Search the data for the word "item". Reproduce every line where it is found.
--- Dataset entries Enclosed Below ---
## src/rtl/tild_pkg.sv

```systemverilog
// Package for the terminal input line discipline.
// Holds buffer sizing, character and destination codes, the shared structs
// and the echo string tables. Depends on nothing.
`default_nettype none
package tild_pkg;

   localparam int BUFFER_BYTES = 56;
   localparam int ADDR_W       = $clog2(BUFFER_BYTES);
   localparam int CNT_W        = $clog2(BUFFER_BYTES + 1);
   localparam int THRESHOLD    = BUFFER_BYTES - 2;
   localparam int TAB_STOP     = 10;
   // Division by the tab stop: quotient = (value * RECIP_10) >> RECIP_SHIFT,
   // exact for every value below 64.
   localparam int RECIP_10     = 13;
   localparam int RECIP_SHIFT  = 7;

   localparam int CSR_INDEX_W  = 3;
   localparam int CSR_DATA_W   = 1;

   localparam logic [CSR_INDEX_W-1:0] REG_ECHO_ENABLE = 3'd0;
   localparam logic [CSR_INDEX_W-1:0] REG_CR_ECHO     = 3'd1;
   localparam logic [CSR_INDEX_W-1:0] REG_LF_ECHO     = 3'd2;
   localparam logic [CSR_INDEX_W-1:0] REG_TAB_ECHO    = 3'd3;
   localparam logic [CSR_INDEX_W-1:0] REG_BREAK_ALL   = 3'd4;
   localparam logic [CSR_INDEX_W-1:0] REG_FULL_DUPLEX = 3'd5;

   localparam logic [7:0] CH_NUL   = 8'h00;
   localparam logic [7:0] CH_ETX   = 8'h03;
   localparam logic [7:0] CH_BEL   = 8'h07;
   localparam logic [7:0] CH_BS    = 8'h08;
   localparam logic [7:0] CH_TAB   = 8'h09;
   localparam logic [7:0] CH_LF    = 8'h0A;
   localparam logic [7:0] CH_FF    = 8'h0C;
   localparam logic [7:0] CH_CR    = 8'h0D;
   localparam logic [7:0] CH_DC2   = 8'h12;
   localparam logic [7:0] CH_NAK   = 8'h15;
   localparam logic [7:0] CH_SP    = 8'h20;
   localparam logic [7:0] CH_R     = 8'h52;
   localparam logic [7:0] CH_U     = 8'h55;
   localparam logic [7:0] CH_CARET = 8'h5E;
   localparam logic [7:0] CH_DEL   = 8'h7F;

   localparam logic [1:0] DEST_ECHO  = 2'd0;
   localparam logic [1:0] DEST_HOST  = 2'd1;
   localparam logic [1:0] DEST_BREAK = 2'd2;

   // Short fixed-pattern outputs.
   localparam logic [2:0] STR_CRLF   = 3'd0;
   localparam logic [2:0] STR_TAB    = 3'd1;
   localparam logic [2:0] STR_SELF   = 3'd2;
   localparam logic [2:0] STR_BEL    = 3'd3;
   localparam logic [2:0] STR_ERASE  = 3'd4;
   localparam logic [2:0] STR_KILL   = 3'd5;
   localparam logic [2:0] STR_RETYPE = 3'd6;
   localparam logic [2:0] STR_BREAK  = 3'd7;

   // Buffer read-out kinds.
   localparam logic [1:0] SEND_HOST_C = 2'd0;
   localparam logic [1:0] SEND_HOST_I = 2'd1;
   localparam logic [1:0] SEND_ECHO   = 2'd2;

   typedef struct packed {
      logic echo_enable;
      logic cr_echo;
      logic lf_echo;
      logic tab_echo;
      logic break_all;
      logic full_duplex;
   } cfg_type;

   typedef struct packed {
      logic              we;
      logic [ADDR_W-1:0] waddr;
      logic [7:0]        wdata;
      logic              re;
      logic [ADDR_W-1:0] raddr;
   } ram_req_type;

   typedef struct packed {
      logic [1:0] dest;
      logic [7:0] ch;
      logic       line_end;
      logic       line_complete;
      logic       last;
   } rsp_type;

   function automatic logic [7:0] str_char(input logic [2:0] sel, input logic [1:0] idx,
                                           input logic [7:0] ch);
      logic [7:0] r;
      r = CH_NUL;
      case (sel)
         STR_CRLF:   r = (idx == 2'd0) ? CH_CR : CH_LF;
         STR_TAB:    r = CH_SP;
         STR_SELF:   r = ch;
         STR_BEL:    r = CH_BEL;
         STR_ERASE:  r = (idx == 2'd1) ? CH_SP : CH_BS;
         STR_KILL: begin
            case (idx)
               2'd0:    r = CH_CARET;
               2'd1:    r = CH_U;
               2'd2:    r = CH_CR;
               default: r = CH_LF;
            endcase
         end
         STR_RETYPE: begin
            case (idx)
               2'd0:    r = CH_CARET;
               2'd1:    r = CH_R;
               2'd2:    r = CH_CR;
               default: r = CH_LF;
            endcase
         end
         default:    r = CH_NUL;
      endcase
      return r;
   endfunction

   function automatic logic [1:0] str_dest(input logic [2:0] sel);
      return (sel == STR_BREAK) ? DEST_BREAK : DEST_ECHO;
   endfunction

   // Spaces up to the next tab stop for a given column.
   function automatic logic [CNT_W-1:0] tab_spaces(input logic [CNT_W-1:0] fill);
      logic [CNT_W+RECIP_SHIFT-1:0] prod;
      logic [CNT_W-1:0]             quot;
      logic [CNT_W+3:0]             tens;
      logic [CNT_W+3:0]             diff;
      prod = (CNT_W + RECIP_SHIFT)'(fill) * (CNT_W + RECIP_SHIFT)'(RECIP_10);
      quot = prod[CNT_W+RECIP_SHIFT-1:RECIP_SHIFT];
      tens = (CNT_W + 4)'(quot) * (CNT_W + 4)'(TAB_STOP);
      diff = (CNT_W + 4)'(fill) - tens;
      return CNT_W'(TAB_STOP) - diff[CNT_W-1:0];
   endfunction

endpackage
`default_nettype wire

```

## src/rtl/tild_line_ram.sv

```systemverilog
// Line store: one write port and one registered read port.
// Depends on tild_pkg for depth and the request struct.
`default_nettype none
module tild_line_ram (
   input  wire logic                  clock,
   input  wire tild_pkg::ram_req_type ram_req,
   output logic [7:0]                 rd_data_ff
);
   import tild_pkg::*;

   logic [7:0] line_store [BUFFER_BYTES];

   // Read data holds while no read is issued, so a stalled result keeps it.
   always_ff @(posedge clock) begin
      if (ram_req.we) begin
         line_store[ram_req.waddr] <= ram_req.wdata;
      end
      if (ram_req.re) begin
         rd_data_ff <= line_store[ram_req.raddr];
      end
   end

endmodule
`default_nettype wire

```

## src/rtl/tild_csr.sv

```systemverilog
// Configuration registers of the line discipline, written by index.
// Depends on tild_pkg for register indexes and the config struct.
`default_nettype none
module tild_csr (
   input  wire logic                             clock,
   input  wire logic                             reset,
   input  wire logic                             csr_we,
   input  wire logic [tild_pkg::CSR_INDEX_W-1:0] csr_index,
   input  wire logic [tild_pkg::CSR_DATA_W-1:0]  csr_wdata,
   output tild_pkg::cfg_type                     cfg_ff
);
   import tild_pkg::*;

   cfg_type cfg_in;

   always_comb begin
      cfg_in = cfg_ff;
      if (csr_we) begin
         case (csr_index)
            REG_ECHO_ENABLE: cfg_in.echo_enable = csr_wdata[0];
            REG_CR_ECHO:     cfg_in.cr_echo     = csr_wdata[0];
            REG_LF_ECHO:     cfg_in.lf_echo     = csr_wdata[0];
            REG_TAB_ECHO:    cfg_in.tab_echo    = csr_wdata[0];
            REG_BREAK_ALL:   cfg_in.break_all   = csr_wdata[0];
            REG_FULL_DUPLEX: cfg_in.full_duplex = csr_wdata[0];
            default:         cfg_in = cfg_ff;
         endcase
      end
   end

   always_ff @(posedge clock) begin
      if (reset) begin
         cfg_ff <= '{echo_enable: 1'b0, cr_echo: 1'b0, lf_echo: 1'b0, tab_echo: 1'b0,
                     break_all: 1'b0, full_duplex: 1'b1};
      end else begin
         cfg_ff <= cfg_in;
      end
   end

endmodule
`default_nettype wire

```

## src/rtl/tild_seq.sv

```systemverilog
// Character decode and result sequencer: plans the echo and line actions
// for one item, reads the line store back and drives the result register.
// Depends on tild_pkg; drives the port of tild_line_ram.
`default_nettype none
module tild_seq (
   input  wire logic                  clock,
   input  wire logic                  reset,
   input  wire tild_pkg::cfg_type     cfg,
   input  wire logic                  req_valid,
   output logic                       req_ready,
   input  wire logic [7:0]            req_char,
   output logic                       rsp_valid,
   input  wire logic                  rsp_ready,
   output tild_pkg::rsp_type          rsp,
   output tild_pkg::ram_req_type      ram_req,
   input  wire logic [7:0]            rd_data
);
   import tild_pkg::*;

   localparam logic [1:0] S_IDLE = 2'd0;
   localparam logic [1:0] S_ECHO = 2'd1;
   localparam logic [1:0] S_ACT  = 2'd2;
   localparam logic [1:0] S_SEND = 2'd3;

   logic [1:0]       state_ff, state_in;
   logic [7:0]       ch_ff, ch_in;
   logic [2:0]       e_sel_ff, e_sel_in, a_sel_ff, a_sel_in;
   logic [CNT_W-1:0] e_len_ff, e_len_in, a_len_ff, a_len_in, s_len_ff, s_len_in;
   logic [1:0]       s_mode_ff, s_mode_in;
   logic             store_after_ff, store_after_in;
   logic [CNT_W-1:0] fill_ff, fill_in;
   logic [CNT_W-1:0] idx_ff, idx_in;
   logic             rd_pend_ff, rd_pend_in;
   rsp_type          out_ff, out_in;
   logic             out_valid_ff, out_valid_in;

   // Decode of the offered character.
   logic [7:0]       ch_tr;
   logic [2:0]       d_e_sel, d_a_sel;
   logic [CNT_W-1:0] d_e_len, d_a_len, d_s_len, d_fill;
   logic [1:0]       d_s_mode;
   logic             d_store_after, d_we;
   logic [7:0]       d_wdata;
   logic             quiet_char, can_store;

   // Result generation.
   logic             emit_valid, fire, phase_last;
   rsp_type          emit;
   logic [CNT_W-1:0] cur_len;

   assign req_ready = (state_ff == S_IDLE);
   assign rsp_valid = out_valid_ff;
   assign rsp       = out_ff;

   always_comb begin
      ch_tr         = (req_char == CH_CR) ? CH_LF : req_char;
      quiet_char    = (req_char == CH_DC2) || (req_char == CH_NAK) || (req_char == CH_BS) ||
                      (req_char == CH_DEL) || (req_char == CH_LF) || (req_char == CH_CR) ||
                      (req_char == CH_FF) || (req_char == CH_ETX);
      can_store     = (fill_ff < CNT_W'(BUFFER_BYTES));
      d_e_sel       = STR_SELF;
      d_e_len       = '0;
      d_a_sel       = STR_SELF;
      d_a_len       = '0;
      d_s_len       = '0;
      d_s_mode      = SEND_HOST_C;
      d_store_after = 1'b0;
      d_we          = 1'b0;
      d_wdata       = ch_tr;
      d_fill        = fill_ff;

      if (cfg.echo_enable) begin
         if (cfg.cr_echo && req_char == CH_LF) begin
            d_e_sel = STR_CRLF;
            d_e_len = CNT_W'(2);
         end else if (cfg.lf_echo && req_char == CH_CR) begin
            d_e_sel = STR_CRLF;
            d_e_len = CNT_W'(2);
         end else if (cfg.tab_echo && req_char == CH_TAB) begin
            d_e_sel = STR_TAB;
            d_e_len = tab_spaces(fill_ff);
         end else if (!quiet_char) begin
            d_e_sel = STR_SELF;
            d_e_len = CNT_W'(1);
         end
      end

      if (cfg.break_all) begin
         // The raw byte joins the buffer and the whole buffer goes out.
         d_we     = can_store;
         d_wdata  = req_char;
         d_s_mode = SEND_HOST_C;
         d_s_len  = can_store ? fill_ff + CNT_W'(1) : fill_ff;
         d_fill   = '0;
      end else if (fill_ff >= CNT_W'(THRESHOLD)) begin
         // Flush as incomplete; the byte is written to the front afterwards.
         d_s_mode      = SEND_HOST_I;
         d_s_len       = fill_ff;
         d_store_after = 1'b1;
         d_fill        = CNT_W'(1);
      end else if (ch_tr == CH_LF || ch_tr == CH_FF) begin
         d_we     = can_store;
         d_wdata  = CH_LF;
         d_s_mode = SEND_HOST_C;
         d_s_len  = can_store ? fill_ff + CNT_W'(1) : fill_ff;
         d_fill   = '0;
      end else if (ch_tr == CH_ETX) begin
         d_a_sel = STR_BREAK;
         d_a_len = CNT_W'(1);
      end else if (ch_tr == CH_BS || ch_tr == CH_DEL) begin
         if (fill_ff != '0) begin
            d_a_sel = STR_ERASE;
            d_a_len = CNT_W'(3);
            d_fill  = fill_ff - CNT_W'(1);
         end else begin
            d_a_sel = STR_BEL;
            d_a_len = CNT_W'(1);
         end
      end else if (ch_tr == CH_NAK) begin
         d_a_sel = STR_KILL;
         d_a_len = CNT_W'(4);
         d_fill  = '0;
      end else if (ch_tr == CH_DC2) begin
         d_a_sel  = STR_RETYPE;
         d_a_len  = CNT_W'(4);
         d_s_mode = SEND_ECHO;
         d_s_len  = fill_ff;
      end else begin
         if (!cfg.full_duplex) begin
            d_a_sel = STR_SELF;
            d_a_len = CNT_W'(1);
         end
         d_we = can_store;
         if (can_store) begin
            d_fill = fill_ff + CNT_W'(1);
         end
      end
   end

   always_comb begin
      emit       = '0;
      emit_valid = 1'b0;
      cur_len    = s_len_ff;
      case (state_ff)
         S_ECHO:  cur_len = e_len_ff;
         S_ACT:   cur_len = a_len_ff;
         default: cur_len = s_len_ff;
      endcase
      phase_last = (idx_ff == cur_len - CNT_W'(1));
      case (state_ff)
         S_ECHO: begin
            emit_valid = 1'b1;
            emit.dest  = str_dest(e_sel_ff);
            emit.ch    = str_char(e_sel_ff, idx_ff[1:0], ch_ff);
            emit.last  = phase_last && (a_len_ff == '0) && (s_len_ff == '0);
         end
         S_ACT: begin
            emit_valid = 1'b1;
            emit.dest  = str_dest(a_sel_ff);
            emit.ch    = str_char(a_sel_ff, idx_ff[1:0], ch_ff);
            emit.last  = phase_last && (s_len_ff == '0);
         end
         S_SEND: begin
            emit_valid         = rd_pend_ff;
            emit.dest          = (s_mode_ff == SEND_ECHO) ? DEST_ECHO : DEST_HOST;
            emit.ch            = rd_data;
            emit.line_end      = (s_mode_ff != SEND_ECHO) && phase_last;
            emit.line_complete = (s_mode_ff == SEND_HOST_C);
            emit.last          = phase_last;
         end
         default: emit_valid = 1'b0;
      endcase
      fire = emit_valid && (!out_valid_ff || rsp_ready);
   end

   always_comb begin
      state_in       = state_ff;
      ch_in          = ch_ff;
      e_sel_in       = e_sel_ff;
      e_len_in       = e_len_ff;
      a_sel_in       = a_sel_ff;
      a_len_in       = a_len_ff;
      s_mode_in      = s_mode_ff;
      s_len_in       = s_len_ff;
      store_after_in = store_after_ff;
      fill_in        = fill_ff;
      idx_in         = idx_ff;
      rd_pend_in     = rd_pend_ff;
      ram_req        = '0;

      case (state_ff)
         S_IDLE: begin
            if (req_valid) begin
               ch_in          = ch_tr;
               e_sel_in       = d_e_sel;
               e_len_in       = d_e_len;
               a_sel_in       = d_a_sel;
               a_len_in       = d_a_len;
               s_mode_in      = d_s_mode;
               s_len_in       = d_s_len;
               store_after_in = d_store_after;
               fill_in        = d_fill;
               idx_in         = '0;
               rd_pend_in     = 1'b0;
               ram_req.we     = d_we;
               ram_req.waddr  = ADDR_W'(fill_ff);
               ram_req.wdata  = d_wdata;
               if (d_e_len != '0) begin
                  state_in = S_ECHO;
               end else if (d_a_len != '0) begin
                  state_in = S_ACT;
               end else if (d_s_len != '0) begin
                  state_in = S_SEND;
               end else begin
                  state_in = S_IDLE;
               end
            end
         end
         S_ECHO: begin
            if (fire) begin
               if (phase_last) begin
                  idx_in = '0;
                  if (a_len_ff != '0) begin
                     state_in = S_ACT;
                  end else if (s_len_ff != '0) begin
                     state_in = S_SEND;
                  end else begin
                     state_in = S_IDLE;
                  end
               end else begin
                  idx_in = idx_ff + CNT_W'(1);
               end
            end
         end
         S_ACT: begin
            if (fire) begin
               if (phase_last) begin
                  idx_in   = '0;
                  state_in = (s_len_ff != '0) ? S_SEND : S_IDLE;
               end else begin
                  idx_in = idx_ff + CNT_W'(1);
               end
            end
         end
         S_SEND: begin
            // Writes to the store happen only in the accept cycle or after the
            // last read, so a read never meets a write to the same entry.
            if (!rd_pend_ff) begin
               ram_req.re    = 1'b1;
               ram_req.raddr = ADDR_W'(idx_ff);
               rd_pend_in    = 1'b1;
            end else if (fire) begin
               if (phase_last) begin
                  state_in      = S_IDLE;
                  idx_in        = '0;
                  rd_pend_in    = 1'b0;
                  ram_req.we    = store_after_ff;
                  ram_req.waddr = '0;
                  ram_req.wdata = ch_ff;
               end else begin
                  idx_in        = idx_ff + CNT_W'(1);
                  ram_req.re    = 1'b1;
                  ram_req.raddr = ADDR_W'(idx_ff + CNT_W'(1));
               end
            end
         end
         default: state_in = S_IDLE;
      endcase
   end

   always_comb begin
      out_in       = out_ff;
      out_valid_in = out_valid_ff;
      if (fire) begin
         out_in       = emit;
         out_valid_in = 1'b1;
      end else if (rsp_ready) begin
         out_valid_in = 1'b0;
      end
   end

   always_ff @(posedge clock) begin
      if (reset) begin
         state_ff     <= S_IDLE;
         fill_ff      <= '0;
         idx_ff       <= '0;
         rd_pend_ff   <= 1'b0;
         out_valid_ff <= 1'b0;
      end else begin
         state_ff     <= state_in;
         fill_ff      <= fill_in;
         idx_ff       <= idx_in;
         rd_pend_ff   <= rd_pend_in;
         out_valid_ff <= out_valid_in;
      end
   end

   always_ff @(posedge clock) begin
      ch_ff          <= ch_in;
      e_sel_ff       <= e_sel_in;
      e_len_ff       <= e_len_in;
      a_sel_ff       <= a_sel_in;
      a_len_ff       <= a_len_in;
      s_mode_ff      <= s_mode_in;
      s_len_ff       <= s_len_in;
      store_after_ff <= store_after_in;
      out_ff         <= out_in;
   end

endmodule
`default_nettype wire

```

## src/rtl/terminal_input_line_discipline.sv

```systemverilog
// The first result of an item is registered after accept, once the sequencer has left idle and,
// for a buffer read-out, the first store read has returned. Throughput: one result per cycle
// while the receiver keeps taking them. The next item is taken once the last result
// of the previous one is registered.
// Reset (synchronous, active high) empties the fill count, restores the configuration
// defaults and idles the sequencer; the line store is not cleared.
`default_nettype none
module terminal_input_line_discipline (
   input  wire logic                             clock,
   input  wire logic                             reset,
   input  wire logic                             req_tvalid,
   output logic                                  req_tready,
   input  wire logic [7:0]                       req_tdata,  // [7:0] in_char
   output logic                                  rsp_tvalid,
   input  wire logic                             rsp_tready,
   output logic [15:0]                           rsp_tdata,  // [7:0] out_char, [8] last_result
   output logic [2:0]                            rsp_tuser,  // [1:0] dest, [2] line_complete
   output logic                                  rsp_tlast,  // line_end
   input  wire logic                             csr_we,
   input  wire logic [tild_pkg::CSR_INDEX_W-1:0] csr_index,
   input  wire logic [tild_pkg::CSR_DATA_W-1:0]  csr_wdata
);
   import tild_pkg::*;

   cfg_type     cfg;
   ram_req_type ram_req;
   rsp_type     rsp;
   logic [7:0]  rd_data;

   tild_csr u_csr (
      .clock     (clock),
      .reset     (reset),
      .csr_we    (csr_we),
      .csr_index (csr_index),
      .csr_wdata (csr_wdata),
      .cfg_ff    (cfg)
   );

   tild_line_ram u_ram (
      .clock      (clock),
      .ram_req    (ram_req),
      .rd_data_ff (rd_data)
   );

   tild_seq u_seq (
      .clock     (clock),
      .reset     (reset),
      .cfg       (cfg),
      .req_valid (req_tvalid),
      .req_ready (req_tready),
      .req_char  (req_tdata),
      .rsp_valid (rsp_tvalid),
      .rsp_ready (rsp_tready),
      .rsp       (rsp),
      .ram_req   (ram_req),
      .rd_data   (rd_data)
   );

   assign rsp_tdata = {7'b0, rsp.last, rsp.ch};
   assign rsp_tuser = {rsp.line_complete, rsp.dest};
   assign rsp_tlast = rsp.line_end;

endmodule
`default_nettype wire

```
--- End of Enclosed Dataset entries ---
Response:
// for one item, reads the line store back and drives the result register.
// The first result of an item is registered after accept, once the sequencer has left idle and,
// while the receiver keeps taking them. The next item is taken once the last result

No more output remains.